▶ [Provided material]:
==> config.mk <==
export PLATFORM = sky130hd
export DESIGN_NAME = hs_ram_arbiter
export DESIGN_NICKNAME = d
export VERILOG_FILES = /design/src/rtl/hs_arb_pkg.sv /design/src/rtl/pause_dim_timer.sv /design/src/rtl/hs_ram_arbiter.sv
export SDC_FILE = /design/constraint.sdc
export NUM_CORES = 1
export LEC_CHECK = 0
export CAP_MARGIN = 5
export CORE_MARGIN = 4
export CORE_UTILIZATION = 29
export DETAILED_ROUTE_END_ITERATION = 6
export PLACE_DENSITY = 0.75
export REMOVE_ABC_BUFFERS = 1
export SETUP_SLACK_MARGIN = 0.15
export SYNTH_ARGS = -nofsm -noshare
export SYNTH_HDL_FRONTEND = slang
export SYNTH_SLANG_ARGS = --single-unit
export TNS_END_PERCENT = 100
==> constraint.sdc <==
create_clock -name clk -period 1.45 [get_ports clk]
set_clock_uncertainty 0.05 [all_clocks]
set_input_delay 0.145 -clock clk [delete_from_list [all_inputs] [get_ports clk]]
set_output_delay 0.145 -clock clk [all_outputs]
set_load 0.01 [all_outputs]
==> src/rtl/hs_arb_pkg.sv <==
// rtl/hs_arb_pkg.sv - shared types and defaults for the hiscore RAM arbiter
//   hs_arb_state_t     : arbiter FSM state encoding
//   HS_ARB_AW          : default work-RAM address width
//   HS_ARB_DIM_CYCLES  : default paused-cycle threshold before the video dims
//   HS_ARB_SETTLE_W    : width of the settle down-counter (SETTLE_CYC is 1..15)
package hs_arb_pkg;

    localparam int          HS_ARB_AW         = 11;
    localparam logic [31:0] HS_ARB_DIM_CYCLES = 32'h11E1A300;
    localparam int          HS_ARB_SETTLE_W   = 4;

    typedef enum logic [2:0] {
        ST_IDLE     = 3'd0,
        ST_WAIT_VBL = 3'd1,
        ST_SETTLE   = 3'd2,
        ST_GRANT    = 3'd3,
        ST_RELEASE  = 3'd4
    } hs_arb_state_t;

endpackage
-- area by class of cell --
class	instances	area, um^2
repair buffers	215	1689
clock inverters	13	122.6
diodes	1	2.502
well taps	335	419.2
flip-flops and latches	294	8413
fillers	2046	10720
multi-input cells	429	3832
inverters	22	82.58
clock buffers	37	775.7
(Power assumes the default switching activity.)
`src/rtl/alu_pkg.sv`:
```
// Purpose: shared types and constants for the ALU operation sequencer.
// Latency: n/a (declarations only).
// Backpressure: n/a.
package alu_pkg;

    // ALU operation codes driven towards the execute stage
    typedef enum logic [3:0] {
        ALU_ADD = 4'b0000,
        ALU_SUB = 4'b0001,
        ALU_MUL = 4'b0010,
        ALU_DIV = 4'b0011,
        ALU_AND = 4'b0100,
        ALU_OR  = 4'b0101,
        ALU_NOR = 4'b0110,
        ALU_SLL = 4'b0111,
        ALU_SRL = 4'b1000,
        ALU_SLT = 4'b1001,
        ALU_XOR = 4'b1010
    } alu_op_t;

    // R-type function field encodings (instr[5:0])
    localparam logic [5:0] FUNCT_ADD = 6'b100000;
    localparam logic [5:0] FUNCT_SUB = 6'b100010;
    localparam logic [5:0] FUNCT_MUL = 6'b000010;
    localparam logic [5:0] FUNCT_DIV = 6'b011010;
    localparam logic [5:0] FUNCT_AND = 6'b100100;
    localparam logic [5:0] FUNCT_OR  = 6'b100101;
    localparam logic [5:0] FUNCT_NOR = 6'b100111;
    localparam logic [5:0] FUNCT_SLL = 6'b000000;
    localparam logic [5:0] FUNCT_SRL = 6'b000011;
    localparam logic [5:0] FUNCT_SLT = 6'b101010;
    localparam logic [5:0] FUNCT_XOR = 6'b100110;

    // Main-control ALUOp field
    localparam logic [1:0] ALUOP_ADD   = 2'b00;
    localparam logic [1:0] ALUOP_SUB   = 2'b01;
    localparam logic [1:0] ALUOP_FUNCT = 2'b10;
    localparam logic [1:0] ALUOP_RSVD  = 2'b11;

    // Sequencer FSM states
    typedef enum logic [1:0] {
        ST_IDLE  = 2'b00,
        ST_ISSUE = 2'b01,
        ST_WAIT  = 2'b10
    } seq_state_t;

endpackage

```
`src/rtl/alu_funct_decode.sv`:
```
// Purpose: combinational aluop + funct decode into ALU op, multicycle and illegal flags.
// Latency: 0 cycles (pure combinational).
// Backpressure: none; the caller decides when to capture the result.
module alu_funct_decode
    import alu_pkg::*;
(
    input  logic [1:0] aluop_i,
    input  logic [5:0] funct_i,
    output alu_op_t    alu_op_o,
    output logic       multicycle_o,
    output logic       illegal_o
);

    // Unknown functs and the reserved aluop fall back to ADD but are flagged
    always_comb begin
        alu_op_o  = ALU_ADD;
        illegal_o = 1'b0;
        case (aluop_i)
            ALUOP_ADD: alu_op_o = ALU_ADD;
            ALUOP_SUB: alu_op_o = ALU_SUB;
            ALUOP_FUNCT: begin
                case (funct_i)
                    FUNCT_ADD: alu_op_o = ALU_ADD;
                    FUNCT_SUB: alu_op_o = ALU_SUB;
                    FUNCT_MUL: alu_op_o = ALU_MUL;
                    FUNCT_DIV: alu_op_o = ALU_DIV;
                    FUNCT_AND: alu_op_o = ALU_AND;
                    FUNCT_OR:  alu_op_o = ALU_OR;
                    FUNCT_NOR: alu_op_o = ALU_NOR;
                    FUNCT_SLL: alu_op_o = ALU_SLL;
                    FUNCT_SRL: alu_op_o = ALU_SRL;
                    FUNCT_SLT: alu_op_o = ALU_SLT;
                    FUNCT_XOR: alu_op_o = ALU_XOR;
                    default: begin
                        alu_op_o  = ALU_ADD;
                        illegal_o = 1'b1;
                    end
                endcase
            end
            default: begin
                alu_op_o  = ALU_ADD;
                illegal_o = 1'b1;
            end
        endcase
    end

    // Only legally decoded MUL/DIV occupy the ALU for several cycles
    assign multicycle_o = (alu_op_o == ALU_MUL) || (alu_op_o == ALU_DIV);

endmodule

```
`src/rtl/alu_op_sequencer.sv`:
```
// Purpose: registered ALU-control decoder with valid/ready handshake and MUL/DIV occupancy hold-off.
// Latency: op accepted at edge N is presented (out_valid) in cycle N+1.
// Backpressure: outputs held stable until out_ready; no intake during multi-cycle occupancy.
module alu_op_sequencer
    import alu_pkg::*;
#(
    parameter int DATA_W     = 32,
    parameter int MUL_CYCLES = 4,
    parameter int DIV_CYCLES = 16
) (
    input  logic              clk,
    input  logic              rst,
    input  logic              in_valid,
    output logic              in_ready,
    input  logic [DATA_W-1:0] instr,
    input  logic [1:0]        aluop,
    output logic              out_valid,
    input  logic              out_ready,
    output logic [3:0]        alu_op,
    output logic              multicycle,
    output logic              illegal,
    output logic              busy
);

    localparam int MAX_CYCLES = (MUL_CYCLES > DIV_CYCLES) ? MUL_CYCLES : DIV_CYCLES;
    localparam int CNT_W      = (MAX_CYCLES > 1) ? $clog2(MAX_CYCLES) : 1;
    localparam logic [CNT_W-1:0] MUL_LOAD = CNT_W'(MUL_CYCLES - 1);
    localparam logic [CNT_W-1:0] DIV_LOAD = CNT_W'(DIV_CYCLES - 1);

    seq_state_t       state_q, state_d;
    logic [CNT_W-1:0] cnt_q, cnt_d;
    alu_op_t          op_q, op_d;
    logic             mc_q, mc_d;
    logic             ill_q, ill_d;

    alu_op_t dec_op;
    logic    dec_mc;
    logic    dec_ill;
    logic    accept;

    // Only the funct field matters; upper instruction bits are intentionally unused
    generate
        if (DATA_W > 6) begin : g_hi_bits
            logic unused_instr_hi;
            assign unused_instr_hi = ^instr[DATA_W-1:6];
        end
    endgenerate

    alu_funct_decode u_decode (
        .aluop_i      (aluop),
        .funct_i      (instr[5:0]),
        .alu_op_o     (dec_op),
        .multicycle_o (dec_mc),
        .illegal_o    (dec_ill)
    );

    // Intake is open when idle, or when the current single-cycle op retires this cycle
    always_comb begin
        in_ready = 1'b0;
        if (!rst) begin
            in_ready = (state_q == ST_IDLE) ||
                       ((state_q == ST_ISSUE) && out_ready && !mc_q);
        end
    end

    assign accept = in_valid && in_ready;

    // Next-state logic: capture decode, issue, and count down multi-cycle occupancy
    always_comb begin
        state_d = state_q;
        cnt_d   = cnt_q;
        op_d    = op_q;
        mc_d    = mc_q;
        ill_d   = ill_q;
        case (state_q)
            ST_IDLE: begin
                if (accept) begin
                    op_d    = dec_op;
                    mc_d    = dec_mc;
                    ill_d   = dec_ill;
                    state_d = ST_ISSUE;
                end
            end
            ST_ISSUE: begin
                if (out_ready) begin
                    if (mc_q) begin
                        cnt_d   = (op_q == ALU_MUL) ? MUL_LOAD : DIV_LOAD;
                        state_d = ST_WAIT;
                    end else if (accept) begin
                        op_d  = dec_op;
                        mc_d  = dec_mc;
                        ill_d = dec_ill;
                    end else begin
                        state_d = ST_IDLE;
                    end
                end
            end
            ST_WAIT: begin
                if (cnt_q == '0) begin
                    state_d = ST_IDLE;
                end else begin
                    cnt_d = cnt_q - CNT_W'(1);
                end
            end
            default: state_d = ST_IDLE;
        endcase
    end

    // State and output registers; reset drops any pending or in-flight op
    always_ff @(posedge clk) begin
        if (rst) begin
            state_q <= ST_IDLE;
            cnt_q   <= '0;
            op_q    <= ALU_ADD;
            mc_q    <= 1'b0;
            ill_q   <= 1'b0;
        end else begin
            state_q <= state_d;
            cnt_q   <= cnt_d;
            op_q    <= op_d;
            mc_q    <= mc_d;
            ill_q   <= ill_d;
        end
    end

    assign out_valid  = (state_q == ST_ISSUE);
    assign busy       = (state_q == ST_WAIT);
    assign alu_op     = op_q;
    assign multicycle = mc_q;
    assign illegal    = ill_q;

endmodule

```
`config.mk`:
```
export PLATFORM = sky130hd
export DESIGN_NAME = alu_op_sequencer
export DESIGN_NICKNAME = d
export VERILOG_FILES = /design/src/rtl/alu_pkg.sv /design/src/rtl/alu_funct_decode.sv /design/src/rtl/alu_op_sequencer.sv
export SDC_FILE = /design/constraint.sdc
export NUM_CORES = 1
export LEC_CHECK = 0
export CELL_PAD_IN_SITES_DETAIL_PLACEMENT = 0
export CELL_PAD_IN_SITES_GLOBAL_PLACEMENT = 1
export CORE_MARGIN = 2
export CORE_UTILIZATION = 30
export CTS_CLUSTER_DIAMETER = 150
export DETAILED_ROUTE_END_ITERATION = 10
export GPL_ROUTABILITY_DRIVEN = 0
export PLACE_DENSITY = 0.95
export SKIP_LAST_GASP = 1
export SYNTH_ARGS = -nofsm -noshare
export SYNTH_HDL_FRONTEND = slang
export SYNTH_HIERARCHICAL = 1
export SYNTH_SLANG_ARGS = --single-unit
```
`constraint.sdc`:
```
create_clock -name clk -period 2.7 [get_ports clk]
set_input_delay 0.54 -clock clk [delete_from_list [all_inputs] [get_ports clk]]
set_output_delay 0.54 -clock clk [all_outputs]
set_load 0.1 [all_outputs]
```
* Word level (Yosys, flattened, before mapping)
Index checks and enable logic that the tools add are counted.
Storage, ports and cells: flip-flop bits (word level) 12, input bits 38, output and inout port bits 9, logic and storage cells 77
Cells by class: add/subtract/negate cells 1, equal/unequal tests 24, mux-type cells 29, reductions and logical operators 18
Operators with widths (number):
- $eq 6x6->1 const B | 7
- $pmux 4 s10 | 1
- $mux 4 | 7
- $pmux 4 s2 | 3
- $eq 4x2->1 const B | 3
- $eq 6x2->1 const B | 2
- $reduce_or 11->1 | 1
- $mux 2 | 5
- $mux 1 | 9
- $reduce_and 4->1 | 2
- $eq 6x5->1 const B | 1
- $logic_not 6->1 | 1
- $ne 2x1->1 const B | 3
- $ne 2x2->1 const B | 3
- $pmux 1 s2 | 3
- $pmux 2 s3 | 1
- $reduce_and 3->1 | 2
- $eq 2x1->1 const B | 2
- $eq 2x2->1 const B | 2
- $logic_not 2->1 | 2
- $logic_not 4->1 | 1
- $reduce_bool 2->1 | 2
- $sub 4x1->4 const B | 1
- $logic_and 1x1->1 | 3
- 4 further kinds | 5

* Longest topological paths before layout
word-level depth 10, depth in mapped cells 7, depth with buffers taken out 7

* Modules after synthesis
The synthesis kept the hierarchy.
By module, submodules not included:
- alu_op_sequencer | instances 1, cells an instance 59, area an instance 583.1 sq um, seq. area each 240.2 sq um
- alu_funct_decode | instances 1, cells an instance 54, area an instance 382.9 sq um, seq. area each 0.0 sq um

* Least setup slack after synthesis
Ideal clock, no wire load.
kind register -> output, from register mc_q (netlist: multicycle), to output in_ready, data arrival time 3.215 ns, required time 2.160 ns, slack -1.055 ns, stages on the path, launching flop included 3, path buffers 0, cell sequence dfxtp_1 > nand2b_4 > a211oi_1
On the way: cells in the longest elaborated chain, start to end 4
Ends and longest elaborated chain:
- start: declaration | line alu_op_sequencer.sv:33 | logic mc_q, mc_d;
- start signal: assignment | line alu_op_sequencer.sv:121 | mc_q <= mc_d;
- $logic_not 1->1 | line alu_op_sequencer.sv:62 | ((state_q == ST_ISSUE) && out_ready && !mc_q);
- $logic_and 1x1->1 | line alu_op_sequencer.sv:62
- $logic_or 1x1->1 | line alu_op_sequencer.sv:61 | in_ready = (state_q == ST_IDLE) ||
- $mux 1 | line alu_op_sequencer.sv:60 | if (!rst) begin
- end: declaration | line alu_op_sequencer.sv:14 | output logic in_ready,
No other way between the ends.

* Worst setup path in the final report
from input out_ready, to output in_ready
On the way: cells in the longest elaborated chain, start to end 4
Ends and longest elaborated chain:
- start: declaration | line alu_op_sequencer.sv:18 | input logic out_ready,
- $logic_and 1x1->1 (2 in a row) | line alu_op_sequencer.sv:62
- $logic_or 1x1->1 | line alu_op_sequencer.sv:61
- $mux 1 | line alu_op_sequencer.sv:60
No other way between the ends.

==> summary.md <==
| Metric | Value |
|---|---|
| Ant diodes | 0 |
| Crit path time final | 2.18 ns |
| CTS tree | yes |
| Die area | 0.00369 mm² |
| Count of state elements after synthesis | 12 |
| Top cell type by total area after synthesis | dfxtp_1 |
| Multi-input gate area | 646 µm² |
| CTS root buffer | clkbuf_4 |
| Num CTS Buffers | 3 |
| Hold slack final | between 0.5 and 0.6 ns |
| Top_reg_cell synth | dfxtp_1 |
| WL final | 1.97 mm |
| Register area | 240 µm² |
| Hold_buf cts | 0 |
| Yosys cell types | 47 |
| Nets | 174 |
| Hold Path Class | flip-flop to flip-flop |
| Total gr overflow | 0 |
| First-pass GRT wire length | roughly 3.3 mm |
| Slew HR | 0.667 |
| Post-route setup TNS | 0 ns |
| WS Path Type | input port to primary output |
| H-tree depth | 1 |
| DIE HEIGHT | 60.7 µm |
| DRC | 0 |
| Period utilization | 0.807 |
| Top cell type's share of synthesized area | 0.249 |
| Initial DRC Count | 40 |
| Worst Setup Start Kind | input port |
| Required time worst endpoint | around 2.2 ns |
| Worst endpoint data arrival time | 1.64 ns |
| Number of flops mapped to enable cells by yosys | 0 |
| Unrepaired setup endpoints after global routing | no |
| CP Capture Type | primary output |
| P_leak | 0.477 nW |
| Post-DP HPWL | approximately 1.6 mm |
| Slew at the pin closest to its max-slew limit | 0.499 ns |
| Area delta synth->final | 24.1% |
| Final Max Tran Viols | 0 |
| Max Buffers Root-to-Sink | 2 |
| Ys async rst share | 0 |
| Clock Skew | between 0.0015 and 0.002 ns |
| IO Port Bufs | 20 |
| Vias post-DR | 896 |
| Fraction of layout cells with a size suffix above 1 | 0.208 |
| Initial antenna violation count | 0 |
| Die Width | between 60 and 70 µm |
| Power Dens Cells | 341 mW/mm² |
| Routed vias/inst | 5.15 |
| Largest net degree at the start of global routing | 16 |
| # resized after CTS | 0 |
| Post-DRT Antenna Nets | 0 |
| Post-Syn Nets | between 150 and 200 |
| # rows | 20 |
| Worst-path maximum fanout | 3 |
| Postcts setup bufs | 0 |
| Synthesized area per cell | 8.55 µm² |
| Setup violations, final | 0 |
| Fmax | 459 MHz |
| Synthesized area | 966 µm² |
| Global-route usage over all layers | 0.114 |
| Total of max-cap violations | 0 |
| Avg WL per Cell | around 11 µm |
| # fillers | 319 |
| CTS sink cnt | 12 |
| Fin. Hold Viols | 0 |
| Most common cell in the netlist | dfxtp_1 |
| Vias in the first global route | ~810 |
| DR pass1 iterations | 6 |
| Core Box Area | 0.00305 mm² |
| Worst-skew pair later-pin latency | 0.26 ns |
| Status | finished clean |
| Pwr Total | 409 µW |
| Initial Utilization | 0.316 |
| Final Core Density | 0.393 |
| Commonest cells post-synth | dfxtp_1 (12), inv_1 (10), nand2_1 (10) |
| Boundary Pins | 47 |
| Sequential area share after synthesis | 0.249 |
| Peak supply drop | 0.108 mV |
| Top post-synthesis cells by area | dfxtp_1 (25%), mux2_2 (5.8%), ha_1 (5.2%) |
| Yosys warning total | 6 |
| Post-Synthesis Cells | 113 |
| Reg clk slew, reported paths | 0.07 ns |
[worst max-delay path, cell delays in order]
cell             delay (ns)
clkdlybuf4s50_1        0.54
nand2b_4               0.08
a211oi_4               0.27
buf_12                 0.21
[layout make-up]
type	count	share of cell area
well taps	44	0.0459
multi-input cells	84	0.539
inverters	10	0.0313
clock buffers	3	0.0188
flip-flops and latches	12	0.200
repair buffers	21	0.165
[stage by stage]
| stage | instances | setup WS, ns | cell area, µm² |
|---|---|---|---|
| after floorplan | 113 | 0.317 | 978 |
| after global placement | 171 | 0.372 | 1180 |
| after detailed placement | 171 | 0.333 | 1180 |
| after CTS | 174 | 0.500 | 1200 |
| after global routing | 174 | 0.441 | 1200 |
| final | 174 | 0.520 | 1200 |
[per-layer routing]
layer	up-vias	global-route usage	part of all wire
li1	455	-	-
met1	429	0.148	0.48
met2	12	0.200	0.49
met3	0	0.0107	0.029
met4	0	0.0342	0
met5	-	0	0
[registers in the layout (all words and copies together), names as in the netlist]
name and count:
alu_op 4, cnt_q 4, state_q 2, illegal 1, multicycle 1
[cell usage in the layout, fill, tap and decap left out, drive strengths merged, types with 2 or more instances in the layout]
cell / count
xor2: 2
nor4b: 3
nand2: 10
o31ai: 3
a221oi: 2
nand3: 3
nor3: 2
a31oi: 2
clkdlybuf4s50: 11
mux2: 5
nor2: 3
o21ai: 3
buf: 10
a211oi: 4
inv: 10
nor2b: 8
nand4b: 2
nand2b: 2
dfxtp: 12
a21oi: 4
clkbuf: 3
or2: 2
ha: 4
[worst paths after layout]
kind | end | depth (start not counted) | slack (ns) | startpoint
worst max register to register | cnt_q[2] | 5 | 1.08 | cnt_q[0]
worst min register to register | cnt_q[3] | 2 | 0.51 | cnt_q[3]
worst max-delay path | in_ready | 4 | 0.52 | out_ready
worst min-delay path | cnt_q[3] | 2 | 0.51 | cnt_q[3]
[logic make-up after synthesis]
| family | count (synthesis) | synth area share |
|---|---|---|
| xor+xnor | 2 | 0.0181 |
| buf+inv | 17 | 0.0959 |
| compound gates | 30 | 0.240 |
| flops | 12 | 0.249 |
| simple gates | 43 | 0.288 |
| fa+ha+maj | 4 | 0.0518 |
| mux | 5 | 0.0583 |
[power by group]
part | internal, mW | switching (mW) | leakage (nW)
Clock | 0.0515 | 0.0542 | 0.0138
Combinational | 0.0475 | 0.0723 | 0.366
Sequential | 0.180 | 0.00354 | 0.0973
Total | 0.279 | 0.130 | 0.477
(Power assumes the default switching activity.)
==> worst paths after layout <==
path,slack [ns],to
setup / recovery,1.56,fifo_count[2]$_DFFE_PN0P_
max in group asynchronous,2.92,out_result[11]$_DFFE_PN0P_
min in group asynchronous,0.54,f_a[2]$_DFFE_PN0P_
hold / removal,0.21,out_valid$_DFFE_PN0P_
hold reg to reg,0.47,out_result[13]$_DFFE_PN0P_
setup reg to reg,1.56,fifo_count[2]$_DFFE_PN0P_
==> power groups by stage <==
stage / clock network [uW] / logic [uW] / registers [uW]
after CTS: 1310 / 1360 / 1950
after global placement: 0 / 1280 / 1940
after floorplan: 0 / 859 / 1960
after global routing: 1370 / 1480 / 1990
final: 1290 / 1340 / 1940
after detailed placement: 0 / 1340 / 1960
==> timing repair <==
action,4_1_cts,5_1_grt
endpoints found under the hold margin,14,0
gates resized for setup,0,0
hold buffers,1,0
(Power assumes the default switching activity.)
<file path="src/rtl/control_comparador_serial_pkg.sv">
// Shared codes for the bit-serial comparator: PQ cell encoding, FSM states
// and the one-hot decode of a final PQ pair into result flags.
package control_comparador_serial_pkg;

   localparam logic [1:0] PQ_IGUAL  = 2'b01;
   localparam logic [1:0] PQ_MAYOR  = 2'b10;
   localparam logic [1:0] PQ_MENOR  = 2'b00;
   localparam logic [1:0] PQ_ILEGAL = 2'b11;

   typedef enum logic [1:0] {
      S_IDLE    = 2'd0,
      S_COMPARE = 2'd1,
      S_DONE    = 2'd2
   } state_t;

   typedef struct packed {
      logic mayor;
      logic menor;
      logic igual;
      logic error;
   } flags_t;

   function automatic flags_t decode_pq(input logic [1:0] pq);
      flags_t f;
      f = '0;
      case (pq)
         PQ_MAYOR:  f.mayor = 1'b1;
         PQ_MENOR:  f.menor = 1'b1;
         PQ_IGUAL:  f.igual = 1'b1;
         PQ_ILEGAL: f.error = 1'b1;
      endcase
      return f;
   endfunction

endpackage

</file>
<file path="src/rtl/celdaTipica.sv">
// Typical comparator cell: next P,Q from present p,q and one bit pair.
// 01 resolves on the first differing bit; 10 and 00 are absorbing; 11 stays 11.
module celdaTipica (
   input  logic p,
   input  logic q,
   input  logic Ai,
   input  logic Bi,
   output logic P,
   output logic Q
);

   assign P = p | (q & Ai & ~Bi);
   assign Q = q & (p | ~(Ai ^ Bi));

endmodule

</file>
<file path="src/rtl/control_comparador_serial.sv">
// Bit-serial magnitude comparator: one celdaTipica walks the operands MSB first,
// stops as soon as the result is decided and reports it with a done pulse.
module control_comparador_serial
   import control_comparador_serial_pkg::*;
#(
   parameter int N = 8
) (
   input  logic         clk,
   input  logic         reset_n,
   input  logic         start,
   input  logic [N-1:0] a,
   input  logic [N-1:0] b,
   output logic         busy,
   output logic         done,
   output logic         mayor,
   output logic         menor,
   output logic         igual,
   output logic         error
);

   localparam int IDX_W = $clog2(N);
   localparam logic [IDX_W-1:0] IDX_MSB = IDX_W'(N - 1);

   state_t           state_q;
   logic [N-1:0]     a_q, b_q;
   logic [1:0]       pq_q;
   logic [1:0]       pq_d;
   logic [IDX_W-1:0] idx_q;
   logic             armed_q;

   celdaTipica u_celda (
      .p  (pq_q[1]),
      .q  (pq_q[0]),
      .Ai (a_q[idx_q]),
      .Bi (b_q[idx_q]),
      .P  (pq_d[1]),
      .Q  (pq_d[0])
   );

   // NOTE: all state uses non-blocking assignments so every flop samples the
   // pre-edge values; blocking here would let idx/pq updates race the cell.
   always_ff @(posedge clk or negedge reset_n) begin
      if (!reset_n) begin
         // NOTE: operand registers are reset too; they are few bits and a
         // defined value keeps the cell inputs free of X after reset.
         state_q <= S_IDLE;
         a_q     <= '0;
         b_q     <= '0;
         pq_q    <= PQ_IGUAL;
         idx_q   <= '0;
         armed_q <= 1'b0;
         busy    <= 1'b0;
         done    <= 1'b0;
         mayor   <= 1'b0;
         menor   <= 1'b0;
         igual   <= 1'b0;
         error   <= 1'b0;
      end else begin
         // armed_q masks the first edge after reset release, so a start
         // present while reset deasserts is never taken.
         armed_q <= 1'b1;
         done    <= 1'b0;
         case (state_q)
            S_IDLE: begin
               if (start && armed_q) begin
                  a_q     <= a;
                  b_q     <= b;
                  pq_q    <= PQ_IGUAL;
                  idx_q   <= IDX_MSB;
                  busy    <= 1'b1;
                  state_q <= S_COMPARE;
               end
            end
            S_COMPARE: begin
               pq_q <= pq_d;
               if (pq_d != PQ_IGUAL || idx_q == '0) begin
                  {mayor, menor, igual, error} <= decode_pq(pq_d);
                  done    <= 1'b1;
                  busy    <= 1'b0;
                  state_q <= S_DONE;
               end else begin
                  idx_q <= idx_q - 1'b1;
               end
            end
            S_DONE: begin
               if (start) begin
                  a_q     <= a;
                  b_q     <= b;
                  pq_q    <= PQ_IGUAL;
                  idx_q   <= IDX_MSB;
                  busy    <= 1'b1;
                  state_q <= S_COMPARE;
               end else begin
                  state_q <= S_IDLE;
               end
            end
            default: state_q <= S_IDLE;
         endcase
      end
   end

endmodule

</file>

▶ [Action item]: For the entries shown above, give the number of lines that include the word "constraint", without any other text.

▶ [Solved problem]: 4